The paper deals with the process of production and properties of foam glass concrete – a composite material consisting of modified gypsum binder and granulated foam glass as an aggregate. Foam glass concrete has high strength, durability, environmental friendliness and low thermal conductivity, which makes it a promising material for wall structures. Optimal packing densities were obtained by using programs developed by the authors in the Python programming language to calculate the optimal diameters of three fractions of granular foam glass in an orthogonal or hexagonal packing model. The compressive and flexural strength and thermal conductivity coefficient were investigated on samples of different compositions. The value of the thermal conductivity coefficient of the foam glass concrete was reduced due to the air-entraining additive.
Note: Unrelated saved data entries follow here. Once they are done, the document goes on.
`src/rtl/mc_cu.sv`:
```
// mc_cu: multi-cycle RV32I control unit.
// Sequences IDLE -> FETCH -> DECODE -> EXEC -> (MEM) -> (WB) -> FETCH. It handshakes with
// instruction and data memory, drives the datapath selects and ALU op, counts retired
// instructions, and parks in TRAP on a memory timeout or an illegal opcode.
module mc_cu #(
  parameter int TIMEOUT      = 16,    // max wait cycles for a memory ack; 0 disables the timeout
  parameter bit ILLEGAL_TRAP = 1'b1,  // 1: illegal opcode traps, 0: treated as a NOP
  parameter int RET_W        = 32     // retired-instruction counter width
) (
  input  logic             clk,
  input  logic             rst,
  input  logic [6:0]       opcode,
  input  logic [2:0]       func3,
  input  logic             func7,
  input  logic             branchtrue,
  output logic             imem_req,
  input  logic             imem_ack,
  output logic             dmem_req,
  output logic             dmem_we,
  input  logic             dmem_ack,
  output logic             ir_we,
  output logic             pc_we,
  output logic [1:0]       pcsel,
  output logic [1:0]       opA,
  output logic             opB,
  output logic [1:0]       immsel,
  output logic [3:0]       alucontrol,
  output logic             bands,
  output logic             regfile,
  output logic             writeback,
  output logic [RET_W-1:0] instret,
  output logic             trap,
  output logic [1:0]       trap_cause
);

  // FSM states
  localparam logic [2:0] S_IDLE   = 3'd0;
  localparam logic [2:0] S_FETCH  = 3'd1;
  localparam logic [2:0] S_DECODE = 3'd2;
  localparam logic [2:0] S_EXEC   = 3'd3;
  localparam logic [2:0] S_MEM    = 3'd4;
  localparam logic [2:0] S_WB     = 3'd5;
  localparam logic [2:0] S_TRAP   = 3'd6;

  // Instruction classes latched in DECODE
  localparam logic [3:0] CL_NONE  = 4'd0;
  localparam logic [3:0] CL_R     = 4'd1;
  localparam logic [3:0] CL_I     = 4'd2;
  localparam logic [3:0] CL_S     = 4'd3;
  localparam logic [3:0] CL_L     = 4'd4;
  localparam logic [3:0] CL_LUI   = 4'd5;
  localparam logic [3:0] CL_AUIPC = 4'd6;
  localparam logic [3:0] CL_JAL   = 4'd7;
  localparam logic [3:0] CL_JALR  = 4'd8;
  localparam logic [3:0] CL_B     = 4'd9;

  // ALU operations
  localparam logic [3:0] ALU_ADD   = 4'b0000;
  localparam logic [3:0] ALU_SUB   = 4'b0001;
  localparam logic [3:0] ALU_AND   = 4'b0010;
  localparam logic [3:0] ALU_OR    = 4'b0011;
  localparam logic [3:0] ALU_XOR   = 4'b0100;
  localparam logic [3:0] ALU_SRL   = 4'b0101;
  localparam logic [3:0] ALU_SRA   = 4'b0110;
  localparam logic [3:0] ALU_SLL   = 4'b0111;
  localparam logic [3:0] ALU_SLT   = 4'b1000;
  localparam logic [3:0] ALU_SLTU  = 4'b1001;
  localparam logic [3:0] ALU_PASSB = 4'b1010;

  // Trap causes
  localparam logic [1:0] TC_NONE    = 2'b00;
  localparam logic [1:0] TC_IMEM    = 2'b01;
  localparam logic [1:0] TC_ILLEGAL = 2'b10;
  localparam logic [1:0] TC_DMEM    = 2'b11;

  // Wait counter only has to reach TIMEOUT-1: the cycle at that count is the last one allowed.
  localparam int                WAIT_W    = (TIMEOUT > 1) ? $clog2(TIMEOUT) : 1;
  localparam logic [WAIT_W-1:0] WAIT_LAST = WAIT_W'((TIMEOUT > 0) ? TIMEOUT - 1 : 0);

  logic [2:0]       state_q, state_d;
  logic [3:0]       iclass_q, iclass_d;
  logic [WAIT_W-1:0] wait_cnt_q, wait_cnt_d;
  logic [RET_W-1:0] instret_q, instret_d;
  logic [1:0]       cause_q, cause_d;
  logic             timeout_hit;

  // Opcode to class; B-type with func3 010/011 has no encoding and counts as illegal.
  function automatic logic [3:0] decode_class(input logic [6:0] op, input logic [2:0] f3);
    case (op)
      7'b0110011: decode_class = CL_R;
      7'b0010011: decode_class = CL_I;
      7'b0100011: decode_class = CL_S;
      7'b0000011: decode_class = CL_L;
      7'b0110111: decode_class = CL_LUI;
      7'b0010111: decode_class = CL_AUIPC;
      7'b1101111: decode_class = CL_JAL;
      7'b1100111: decode_class = CL_JALR;
      7'b1100011: decode_class = (f3[2:1] == 2'b01) ? CL_NONE : CL_B;
      default:    decode_class = CL_NONE;
    endcase
  endfunction

  // Arithmetic op from func3; func7 picks SUB only when allowed (R-type) and SRA always.
  function automatic logic [3:0] arith_op(input logic [2:0] f3, input logic f7,
                                          input logic sub_ok);
    case (f3)
      3'b000:  arith_op = (sub_ok && f7) ? ALU_SUB : ALU_ADD;
      3'b001:  arith_op = ALU_SLL;
      3'b010:  arith_op = ALU_SLT;
      3'b011:  arith_op = ALU_SLTU;
      3'b100:  arith_op = ALU_XOR;
      3'b101:  arith_op = f7 ? ALU_SRA : ALU_SRL;
      3'b110:  arith_op = ALU_OR;
      default: arith_op = ALU_AND;
    endcase
  endfunction

  assign timeout_hit = (TIMEOUT != 0) && (wait_cnt_q == WAIT_LAST);
  assign instret     = instret_q;
  assign trap_cause  = cause_q;

  // State register, class latch, wait counter, retire counter and trap cause.
  always_ff @(posedge clk or posedge rst) begin
    if (rst) begin
      state_q    <= S_IDLE;
      iclass_q   <= CL_NONE;
      wait_cnt_q <= '0;
      instret_q  <= '0;
      cause_q    <= TC_NONE;
    end else begin
      // NOTE: non-blocking assignments so every flop samples pre-edge values regardless of order.
      state_q    <= state_d;
      iclass_q   <= iclass_d;
      wait_cnt_q <= wait_cnt_d;
      instret_q  <= instret_d;
      cause_q    <= cause_d;
    end
  end

  // Next-state logic plus the handshake, PC and register-file strobes.
  always_comb begin
    // NOTE: every output of this block gets a default first so no path can infer a latch.
    state_d    = state_q;
    iclass_d   = iclass_q;
    wait_cnt_d = wait_cnt_q;
    instret_d  = instret_q;
    cause_d    = cause_q;
    imem_req   = 1'b0;
    ir_we      = 1'b0;
    dmem_req   = 1'b0;
    dmem_we    = 1'b0;
    pc_we      = 1'b0;
    pcsel      = 2'b00;
    regfile    = 1'b0;
    writeback  = 1'b0;
    trap       = 1'b0;

    case (state_q)
      S_IDLE: begin
        state_d    = S_FETCH;
        wait_cnt_d = '0;
      end

      S_FETCH: begin
        imem_req = 1'b1;
        if (imem_ack) begin
          // An ack on the terminal count still wins over the timeout.
          ir_we      = 1'b1;
          wait_cnt_d = '0;
          state_d    = S_DECODE;
        end else if (timeout_hit) begin
          cause_d = TC_IMEM;
          state_d = S_TRAP;
        end else begin
          wait_cnt_d = wait_cnt_q + WAIT_W'(1);
        end
      end

      S_DECODE: begin
        iclass_d = decode_class(opcode, func3);
        if (decode_class(opcode, func3) != CL_NONE) begin
          state_d = S_EXEC;
        end else if (ILLEGAL_TRAP) begin
          cause_d = TC_ILLEGAL;
          state_d = S_TRAP;
        end else begin
          // Skip the word: step PC, do not retire.
          pc_we      = 1'b1;
          wait_cnt_d = '0;
          state_d    = S_FETCH;
        end
      end

      S_EXEC: begin
        if (iclass_q == CL_B) begin
          pc_we      = 1'b1;
          pcsel      = branchtrue ? 2'b01 : 2'b00;
          instret_d  = instret_q + RET_W'(1);
          wait_cnt_d = '0;
          state_d    = S_FETCH;
        end else if (iclass_q == CL_L || iclass_q == CL_S) begin
          wait_cnt_d = '0;
          state_d    = S_MEM;
        end else begin
          state_d = S_WB;
        end
      end

      S_MEM: begin
        dmem_req = 1'b1;
        dmem_we  = (iclass_q == CL_S);
        if (dmem_ack) begin
          wait_cnt_d = '0;
          if (iclass_q == CL_S) begin
            pc_we     = 1'b1;
            instret_d = instret_q + RET_W'(1);
            state_d   = S_FETCH;
          end else begin
            state_d = S_WB;
          end
        end else if (timeout_hit) begin
          cause_d = TC_DMEM;
          state_d = S_TRAP;
        end else begin
          wait_cnt_d = wait_cnt_q + WAIT_W'(1);
        end
      end

      S_WB: begin
        regfile    = 1'b1;
        pc_we      = 1'b1;
        writeback  = (iclass_q == CL_L);
        pcsel      = (iclass_q == CL_JAL)  ? 2'b10 :
                     (iclass_q == CL_JALR) ? 2'b11 : 2'b00;
        instret_d  = instret_q + RET_W'(1);
        wait_cnt_d = '0;
        state_d    = S_FETCH;
      end

      S_TRAP: begin
        trap = 1'b1;
      end

      default: begin
        state_d = S_IDLE;
      end
    endcase
  end

  // Operand, immediate and ALU selects, held from EXEC through MEM and WB.
  always_comb begin
    opA        = 2'b00;
    opB        = 1'b0;
    immsel     = 2'b00;
    alucontrol = ALU_ADD;
    bands      = 1'b0;
    if (state_q == S_EXEC || state_q == S_MEM || state_q == S_WB) begin
      case (iclass_q)
        CL_R: begin
          opA        = 2'b01;
          alucontrol = arith_op(func3, func7, 1'b1);
        end
        CL_I: begin
          opA        = 2'b01;
          opB        = 1'b1;
          alucontrol = arith_op(func3, func7, 1'b0);
        end
        CL_L, CL_JALR: begin
          opA = 2'b01;
          opB = 1'b1;
        end
        CL_S: begin
          opA    = 2'b01;
          opB    = 1'b1;
          immsel = 2'b01;
          bands  = 1'b1;
        end
        CL_LUI: begin
          opA        = 2'b11;
          opB        = 1'b1;
          immsel     = 2'b10;
          alucontrol = ALU_PASSB;
        end
        CL_AUIPC: begin
          opA    = 2'b10;
          opB    = 1'b1;
          immsel = 2'b10;
        end
        CL_JAL: begin
          opA    = 2'b10;
          opB    = 1'b1;
          immsel = 2'b11;
        end
        CL_B: begin
          opA        = 2'b01;
          immsel     = 2'b11;
          bands      = 1'b1;
          alucontrol = (func3[2:1] == 2'b00) ? ALU_SUB :
                       (func3[2:1] == 2'b10) ? ALU_SLT : ALU_SLTU;
        end
        default: begin
          opA = 2'b00;
        end
      endcase
    end
  end

endmodule

```
`config.mk`:
```
export PLATFORM = sky130hd
export DESIGN_NAME = mc_cu
export DESIGN_NICKNAME = d
export VERILOG_FILES = /design/src/rtl/mc_cu.sv
export SDC_FILE = /design/constraint.sdc
export NUM_CORES = 1
export LEC_CHECK = 0
export CAP_MARGIN = 20
export CORE_MARGIN = 1.5
export CORE_UTILIZATION = 50
export DETAILED_ROUTE_END_ITERATION = 7
export MAX_ROUTING_LAYER = met4
export PLACE_DENSITY = 0.81
export SYNTH_ARGS = -nofsm -noshare
export SYNTH_HDL_FRONTEND = slang
export SYNTH_SLANG_ARGS = --single-unit
```
`constraint.sdc`:
```
create_clock -name clk -period 4.4 [get_ports clk]
set_input_delay 1.1 -clock clk [delete_from_list [all_inputs] [get_ports clk]]
set_output_delay 1.1 -clock clk [all_outputs]
set_load 0.02 [all_outputs]
```
# After elaboration in Yosys (flattened, before gate mapping)

Index checks and enable logic that the tools add are counted.

Shift operators: 0
$mul: 0
Bitwise logic cells: 0
Multiplexer cells: 60
$add $sub $neg: 2
Eq/ne operators: 42
Reductions and logical operators: 20
Divide/modulo/power cells: 0
Order comparisons: 0

Operators with widths:

| operator                | number |
|---|---|
| $mux W32                | 3 |
| $pmux W32 S3            | 1 |
| $pmux W4 S7             | 2 |
| $mux W4                 | 9 |
| $pmux W4 S9             | 1 |
| $add A32 B1 Y32 const B | 1 |
| $pmux W4 S4             | 2 |
| $eq A7 B6 Y1 const B    | 3 |
| $eq A7 B7 Y1 const B    | 3 |
| $mux W1                 | 20 |
| $mux W2                 | 10 |
| $eq A3 B3 Y1 const B    | 6 |
| $mux W3                 | 6 |
| $pmux W2 S3             | 3 |
| $pmux W3 S6             | 1 |
| $eq A4 B3 Y1 const B    | 4 |
| $ne A2 B2 Y1 const B    | 8 |
| $eq A7 B5 Y1 const B    | 2 |
| $eq A3 B2 Y1 const B    | 4 |
| $eq A4 B4 Y1 const B    | 3 |
| $reduce_or A2 Y1        | 5 |
| $eq A4 B2 Y1 const B    | 2 |
| $reduce_bool A4 Y1      | 2 |
| $eq A7 B2 Y1 const B    | 1 |
| 17 further kinds        | 22 |

Bits in writable memories: 0
Bits in latches: 0
Input bits: 16
Bits in registers: 45
Memory bits (read-only): 0
Memories: 0

# Logic depth before layout (Yosys ltp)

Gate-level depths: netlist of the first run.

Depth after elaboration: 7
Depth in mapped cells: 8
Gate-level depth less buffers: 6

# Worst setup path before layout of the first run

OpenSTA, ideal clock, no wires.

Path kind: flip-flop to output port
Start: reg state_q[0]
End: out immsel[1]
Buffers on the path: 1
Cell stages (with the launch flop): 6
Data arrival time: 1,979 ps
Setup slack: 1,321 ps
Cells stage by stage: dfrtp_1 -> buf_4 -> nor2b_2 -> mux2i_1 -> nor4b_1 -> or2_1

Word-level cells in the longest chain between the ends: 4

RTL lines:

| item                                                | RTL line | RTL |
|---|---|---|
| from (decl)                                         | 80       | `logic [2:0] state_q, state_d;` |
| from (signal assigned)                              | 132      | `state_q <= state_d;` |
| $eq A3 B2 Y1 / $eq A3 B3 Y1 (equally long branches) | 257      | `if (state_q == S_EXEC \|\| state_q == S_MEM \|\| state_q == S_WB) begin` |
| $logic_or A1 B1 Y1                                  | 257      |  |
| $logic_or A1 B1 Y1 (*)                              | 257      |  |
| $mux W2 (*)                                         | 257      |  |
| to (decl)                                           | 26       | `output logic [1:0] immsel,` |

Mark *: on every way between the ends. The rest lies on a longest branch, timed or not.

# Worst setup path in the final report of the first run

Start: in func3[2]
End: out alucontrol[0]

Word-level cells in the longest chain between the ends: 5

RTL lines:

| item                                                                | RTL line | RTL |
|---|---|---|
| from (decl)                                                         | 13       | `input logic [2:0] func3,` |
| parallel branches: the longest is 3 deep, another holds $pmux W4 S7 | -        |  |
| $pmux W4 S4 (*)                                                     | 258      | `case (iclass_q)` |
| $mux W4 (*)                                                         | 257      |  |
| to (decl)                                                           | 27       | `output logic [3:0] alucontrol,` |

Mark *: on every way between the ends.

==> impl_metrics.tcl, run 1 <==
set metrics [dict create \
    status "complete, no violations" \
    worst_slack_ns 0.315 \
    cts_hold_buf 0 \
    cp-startpoint "func3[2]" \
    die_w_um 77.1 \
    met2_usage_pct 36.9 \
    min_from "instret[31]" \
    cts_buffers 5 \
    synth_seq_area_share_pct 41.0 \
    register_area_um2 1130 \
    critPathRequiredTime_ns 3.30 \
    vias 2490 \
    irDropWorstVdd_v 0.000337 \
    rsz0062_at_grt "false" \
    clock_skew_ns 0.00686 \
    path_class "in -> out" \
    fillers 400 \
    yosys.cell_types.count 63 \
    path_clk_slew_ns 0.09 \
    cp-start-kind "input pin" \
    dr.pass1.iters 5 \
    multiInputGateArea_um2 1520 \
    num_rows 26 \
    met1_usage_pct 31.1 \
    worstHoldPathType "reg -> reg" \
    worstPathArrival_ns 2.99 \
    remaining_drc_errors 0 \
    start_util_pct 52.8 \
    drt_wl_total_um 6510 \
    post_cts_buffers 0 \
    synth_top_family_by_area "simple AND/OR/NAND/NOR gates" \
    synthCells 297 \
    dr.first_iter.drc_count 160 \
    cts_root_buf "clkbuf_8" \
    cts_tree "yes" \
    ys.flop_type "dfrtp_1" \
    fin_crit_sh_pct 92.8 \
    post_drt_wl_per_cell_um 15.0 \
    dieArea_um2 5950 \
    synthSimpleGateAreaFrac_pct 27.9 \
    async_flop_share_pct 100 \
    syn_area_per_cell_um2 9.26 \
    slew_viol_final 0 \
    coreArea_um2 5200 \
    post-place-ws_ns 0.297 \
    drive_above_1_share_pct 6.87 \
    max_freq_ghz 0.245 \
    io_buffers 69 \
    ant_nets 0 \
    fin_nets 381 \
    muxShareOfSynthArea_pct 1.50 \
    cts_resized 0 \
    p_leak_nw 1.50 \
    yosys_warnings 0 \
    routed_via_density 5.74 \
    synth_edf_count 0 \
    syn_area_um2 2750 \
    p_per_area_nw_per_um2 454 \
    cp_max_fo 8 \
    tightest_slew_ns 0.945 \
    hold_viol 0 \
    io-pin-count 70 \
    slew_headroom_pct 36.9 \
    cts_num_sinks 45 \
    synth_adder_area_share_pct 0.910 \
    final.min_clock_period_ns 4.09 \
    overflow 0 \
    antenna_found_initial 0 \
    clock_path_buffers 2 \
    fin_setup_tns_ns 0 \
    busiest_layer "met2" \
    worstSkewPairLatency_ns 0.31 \
    ys_ff_latch 45 \
    r2r-start "iclass_q[0]" \
    syn_nets 315 \
    setup-violations-final 0 \
    gr-usage-met3_pct 3.45 \
    gp_congestion 0.849 \
    grt_pass1_wl_um 11000 \
    synth_compound_area_share_pct 14.6 \
    grt_usage_pct 23.4 \
    post-route-util_pct 69.5 \
    syn2layout_area_growth_pct 31.5 \
    worstSetupEndpointType "output port" \
    cap_violations 0 \
    grt_pass1_vias 2267 \
    synth-xor-area-share_pct 10.5 \
    hpwl_um 4490 \
    diodes 0 \
    h-tree-depth 2 \
    die_height_um 77.1 \
    grt_max_degree 46 \
]
worst max-delay path, cell delays in order:
cell and delay [ns]:
clkdlybuf4s50_1 0.52, nor4bb_1 0.31, mux2i_1 0.11, o221ai_1 0.18, a22o_1 0.16, clkdlybuf4s50_1 0.60
per-stage QoR:
stage          hold slack, ns  instances  power (mW)  area (um^2)
2_1_floorplan           0.478        297        1.03         2750
3_3_place_gp            0.462        426        1.25         3480
3_5_place_dp            0.477        426        1.27         3480
4_1_cts                 0.489        434        1.65         3620
5_1_grt                 0.516        434        1.74         3620
6_report                0.486        434        1.64         3620
state kept, by name, summed over array words and instances, names as in the netlist:
| signal | count |
|---|---|
| trap_cause | 2 |
| iclass_q | 4 |
| wait_cnt_q | 4 |
| instret | 32 |
| state_q | 3 |
final timing paths:
check,slack (ns),end,depth (start not counted)
max,0.31,alucontrol[0],6
max reg2reg,1.90,instret[9],5
min reg2reg,0.49,instret[31],1
max in group asynchronous,2.79,instret[22],3
min in group asynchronous,1.23,instret[31],3
min,0.49,instret[31],1
cells by family after synthesis:
| family | after synthesis |
|---|---|
| muxes | 4 |
| buffers and inverters | 23 |
| DFF | 45 |
| and+or+nand+nor | 133 |
| xor gates and xnor gates | 33 |
| AOI/OAI and AO/OA | 57 |
| adders and majority gates | 2 |
synth_stat cells (3+ instances only):
master | instances | area [um^2]
mux2i_1 | 3 | 30.0
and3_1 | 10 | 62.6
clkbuf_1 | 5 | 18.8
buf_2 | 3 | 15.0
xor2_1 | 9 | 78.8
o21ai_1 | 3 | 15.0
a22o_1 | 4 | 35.0
dfrtp_1 | 45 | 1130
nand4_1 | 10 | 62.6
nand2_1 | 23 | 86.3
xnor2_1 | 24 | 210
nand3b_1 | 4 | 30.0
nor2_1 | 19 | 71.3
inv_1 | 10 | 37.5
o21ai_0 | 10 | 50.1
buf_4 | 3 | 22.5
and2_1 | 3 | 18.8
a21oi_1 | 15 | 75.1
nand2b_1 | 5 | 31.3
nor2b_1 | 6 | 37.5
nor3b_1 | 3 | 22.5
nand3_1 | 14 | 70.1
nor3_1 | 14 | 70.1
area by class of cell:
cell class              count  share of cell area (%)
repair buffers             71                    19.5
multi-input cells         229                    42.1
clock buffers               5                    1.90
well taps                  70                    2.42
flip-flops and latches     45                    31.1
inverters                  11                    1.14
clock inverters             3                    1.80
layer usage:
metal / share of wire [%] / routed length, um
met1: 45 / 2900
met2: 49 / 3220
met3: 4.5 / 294
met4: 1.4 / 88
met5: 0 / 0
where the power goes:
group          leakage (nW)  switching (mW)  total (mW)  internal, mW
sequential            0.595           0.121       0.589         0.469
combinational         0.834           0.364       0.680         0.316
clock                0.0681           0.147       0.373         0.226
total                  1.50           0.632        1.64          1.01
placed cells by master (no fill, tap or decap), types with 3 or more instances in the layout:
| cell type | netlist | routed |
|---|---|---|
| xnor2_1 | 24 | 24 |
| a22o_1 | 4 | 4 |
| nor2b_1 | 6 | 6 |
| xor2_1 | 9 | 9 |
| and2_1 | 3 | 3 |
| mux2i_1 | 3 | 3 |
| nand3b_1 | 4 | 4 |
| nor3b_1 | 3 | 3 |
| inv_1 | 10 | 9 |
| nand2_1 | 23 | 23 |
| o21ai_1 | 3 | 3 |
| nand3_1 | 14 | 14 |
| clkbuf_8 | 0 | 5 |
| and3_1 | 10 | 10 |
| nor3_1 | 14 | 14 |
| o21ai_0 | 10 | 10 |
| dfrtp_1 | 45 | 45 |
| nor2_1 | 19 | 19 |
| nand2b_1 | 5 | 5 |
| clkdlybuf4s50_1 | 0 | 69 |
| a21oi_1 | 15 | 15 |
| nand4_1 | 10 | 10 |
No activity file was read; power rests on OpenSTA's default activity.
In conclusion, the optimum composition of foam glass concrete was proposed taking into account all investigated parameters.

A.I. PANCHENKO, Doctor of Sciences (Engineering), Professor (This email address is being protected from spambots. You need JavaScript enabled to view it.),
V.A. MIKHAILOV, Postgraduate student (This email address is being protected from spambots. You need JavaScript enabled to view it.)

National Research Moscow State University of Civil Engineering (26, Yaroslavskoe Highway, Moscow, 129337, Russian Federation)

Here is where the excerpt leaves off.